Pollen from plants growing only in the Jerusalem area has been found on the Shroud as well as imbedded limestone dustTravertine Aragonitea type that is unique and found also only in the Jerusalem area near Golgotha... The limestone dust is found ONLY on the backside of the dorsal image where the cloth would have been laid against freshly hewn limestone.
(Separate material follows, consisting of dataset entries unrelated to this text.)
`src/rtl/clb_pkg.sv`:
```
package clb_pkg;
    localparam int LUT_IN = 4;
    localparam int H_IN   = 3;
    localparam int N_FF   = 2;

    typedef enum logic [1:0] {
        SRC_F   = 2'd0,
        SRC_G   = 2'd1,
        SRC_H   = 2'd2,
        SRC_DIN = 2'd3
    } ff_src_e;

    typedef struct packed {
        logic f;
        logic g;
        logic h;
        logic din;
    } gen_vals_t;
endpackage

```
`src/rtl/clb_lut_ram.sv`:
```
module clb_lut_ram #(
    parameter int N_IN = 4,
    parameter logic [(2**N_IN)-1:0] INIT = '0
) (
    input  logic            clk,
    input  logic            rst_n,
    input  logic [N_IN-1:0] addr_i,
    input  logic            we_i,
    input  logic            wdata_i,
    output logic            rdata_o
);
    localparam int DEPTH = 2**N_IN;

    logic [DEPTH-1:0] tab_d, tab_q;

    always_comb begin
        tab_d = tab_q;
        if (we_i) begin
            tab_d[addr_i] = wdata_i;
        end
    end

    always_ff @(posedge clk or negedge rst_n) begin
        if (!rst_n) begin
            tab_q <= INIT;
        end else begin
            tab_q <= tab_d;
        end
    end

    assign rdata_o = tab_q[addr_i];

    // a write lands at the sampled address
    a_r9_write_lands: assert property (@(posedge clk) disable iff (!rst_n)
        we_i |=> tab_q[$past(addr_i)] == $past(wdata_i));

    // no write leaves every bit unchanged
    a_r11_no_write_hold: assert property (@(posedge clk) disable iff (!rst_n)
        !we_i |=> $stable(tab_q));
endmodule

```
`src/rtl/clb_hlut.sv`:
```
module clb_hlut #(
    parameter int N_SEL = 3
) (
    input  logic [(2**N_SEL)-1:0] tab_i,
    input  logic [N_SEL-1:0]      sel_i,
    output logic                  out_o
);
    always_comb begin
        out_o = tab_i[sel_i];
    end
endmodule

```
`src/rtl/clb_out_ff.sv`:
```
module clb_out_ff
    import clb_pkg::*;
(
    input  logic      clk,
    input  logic      rst_n,
    input  ff_src_e   src_i,
    input  gen_vals_t vals_i,
    input  logic      ce_i,
    input  logic      sr_i,
    input  logic      sr_set_i,
    output logic      q_o
);
    logic q_d, q_q;
    logic pick;

    always_comb begin
        unique case (src_i)
            SRC_F:   pick = vals_i.f;
            SRC_G:   pick = vals_i.g;
            SRC_H:   pick = vals_i.h;
            default: pick = vals_i.din;
        endcase
        q_d = q_q;
        if (sr_i) begin
            q_d = sr_set_i;
        end else if (ce_i) begin
            q_d = pick;
        end
    end

    always_ff @(posedge clk or negedge rst_n) begin
        if (!rst_n) begin
            q_q <= 1'b0;
        end else begin
            q_q <= q_d;
        end
    end

    assign q_o = q_q;

    // set/reset control wins over the clock enable
    a_r7_sr_set: assert property (@(posedge clk) disable iff (!rst_n)
        (sr_i && sr_set_i) |=> q_o);
    a_r7_sr_clear: assert property (@(posedge clk) disable iff (!rst_n)
        (sr_i && !sr_set_i) |=> !q_o);
    // disabled clock holds the value
    a_r6_ce_hold: assert property (@(posedge clk) disable iff (!rst_n)
        (!sr_i && !ce_i) |=> $stable(q_o));
endmodule

```
`src/rtl/clb_cell.sv`:
```
module clb_cell
    import clb_pkg::*;
#(
    parameter logic [(2**LUT_IN)-1:0] F_INIT = 16'h6996,
    parameter logic [(2**LUT_IN)-1:0] G_INIT = 16'h8000
) (
    input  logic        clk,
    input  logic        rst_n,
    input  logic [3:0]  f_in,
    input  logic [3:0]  g_in,
    input  logic        h1_in,
    input  logic        din,
    input  logic        we_f,
    input  logic        we_g,
    input  logic        ce_x,
    input  logic        ce_y,
    input  logic        sr_x,
    input  logic        sr_y,
    input  logic [7:0]  cfg_h_tab,
    input  logic [1:0]  cfg_dsel_x,
    input  logic [1:0]  cfg_dsel_y,
    input  logic        cfg_srset_x,
    input  logic        cfg_srset_y,
    input  logic        cfg_reg_x,
    input  logic        cfg_reg_y,
    input  logic        cfg_xcomb_h,
    input  logic        cfg_ycomb_h,
    output logic        x_out,
    output logic        y_out
);
    logic      f_val, g_val, h_val;
    gen_vals_t vals;
    logic [N_FF-1:0] q_v, ce_v, sr_v, srset_v;
    ff_src_e   src_v [N_FF];

    clb_lut_ram #(.N_IN(LUT_IN), .INIT(F_INIT)) u_flut (
        .clk(clk), .rst_n(rst_n), .addr_i(f_in), .we_i(we_f),
        .wdata_i(din), .rdata_o(f_val)
    );

    clb_lut_ram #(.N_IN(LUT_IN), .INIT(G_INIT)) u_glut (
        .clk(clk), .rst_n(rst_n), .addr_i(g_in), .we_i(we_g),
        .wdata_i(din), .rdata_o(g_val)
    );

    clb_hlut #(.N_SEL(H_IN)) u_hlut (
        .tab_i(cfg_h_tab), .sel_i({h1_in, g_val, f_val}), .out_o(h_val)
    );

    always_comb begin
        vals.f   = f_val;
        vals.g   = g_val;
        vals.h   = h_val;
        vals.din = din;
    end

    assign ce_v    = {ce_y, ce_x};
    assign sr_v    = {sr_y, sr_x};
    assign srset_v = {cfg_srset_y, cfg_srset_x};
    assign src_v[0] = ff_src_e'(cfg_dsel_x);
    assign src_v[1] = ff_src_e'(cfg_dsel_y);

    for (genvar i = 0; i < N_FF; i++) begin : g_ff
        clb_out_ff u_ff (
            .clk(clk), .rst_n(rst_n), .src_i(src_v[i]), .vals_i(vals),
            .ce_i(ce_v[i]), .sr_i(sr_v[i]), .sr_set_i(srset_v[i]),
            .q_o(q_v[i])
        );
    end

    always_comb begin
        if (cfg_reg_x) x_out = q_v[0];
        else           x_out = cfg_xcomb_h ? h_val : f_val;
        if (cfg_reg_y) y_out = q_v[1];
        else           y_out = cfg_ycomb_h ? h_val : g_val;
    end

    // with the register view on and the flip-flop idle, x_out holds
    a_r8_x_reg_hold: assert property (@(posedge clk) disable iff (!rst_n)
        (cfg_reg_x && !sr_x && !ce_x) |=> (!cfg_reg_x || $stable(x_out)));
    a_r8_y_reg_hold: assert property (@(posedge clk) disable iff (!rst_n)
        (cfg_reg_y && !sr_y && !ce_y) |=> (!cfg_reg_y || $stable(y_out)));
endmodule

```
As to your comments about the value of cloth in historic times, if you will recall you and I had a discussion several years ago on FR about the amount of labor that went into producing a cloth of this nature... and its relative value. The Bible states that Joseph of Arimathea purchased a fine Linen cloth for Jesus' burial... the cloth of the Shroud meets that criteria.
So knowing what the residue consists of (say, X), and knowing what the cloth consists of (say Y), whatever would be not X or not Y would be what makes the image.
Is that not a known substance? Or is there nothing that is not X or not Y, but we see that the image does exist so it is a huge mystery? Or is it that there is so much "there" because of handling the cloth, displaying it to the elements, etc., that it cannot be "boiled down" to just what makes the image?
If you know...
Another great post! This would seem to clinch the argument, wouldn't it? Now, all they need would be to repeat it a couple of times, and the debate would be over -- or at least drastically recast!
Of course, from the Church's perspective, why end the debate too quickly? Why not let new ideas percolate and soak in slowly, so to speak?
For certain, the Shroud has a most interesting history, which will have left many different marks and deposits on it. Look at one section and it says: Medieval repairs, another section may say: sixth century Byzantine, still another: first century Jerusalem, who knows? Perhaps fully unraveling all the Shroud's mysteries could take as long as the Shroud's history itself?